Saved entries
####

$ cat design.v
`timescale 1ns / 1ps
module sub(
    input logic [31:0] A,
    input logic [31:0] B,
    output logic [31:0] Res
    );
    assign Res= A - B;
endmodule
$ cat constraint.sdc
current_design sub

set clk_period 13.3
set clk_io_pct 0.2

create_clock -name clk0 -period $clk_period

set non_clock_inputs [all_inputs -no_clocks]
set_input_delay [expr $clk_period * $clk_io_pct] -clock clk0 $non_clock_inputs
set_output_delay [expr $clk_period * $clk_io_pct] -clock clk0 [all_outputs]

####

▶ TASK DETAILS:
Every entry shown earlier is to be returned exactly, line for line.

▶ EXPECTED ANSWER:
$ cat design.v
`timescale 1ns / 1ps
module sub(
    input logic [31:0] A,
    input logic [31:0] B,
    output logic [31:0] Res
    );
    assign Res= A - B;
endmodule
$ cat constraint.sdc
current_design sub

set clk_period 13.3
set clk_io_pct 0.2

create_clock -name clk0 -period $clk_period

set non_clock_inputs [all_inputs -no_clocks]
set_input_delay [expr $clk_period * $clk_io_pct] -clock clk0 $non_clock_inputs
set_output_delay [expr $clk_period * $clk_io_pct] -clock clk0 [all_outputs]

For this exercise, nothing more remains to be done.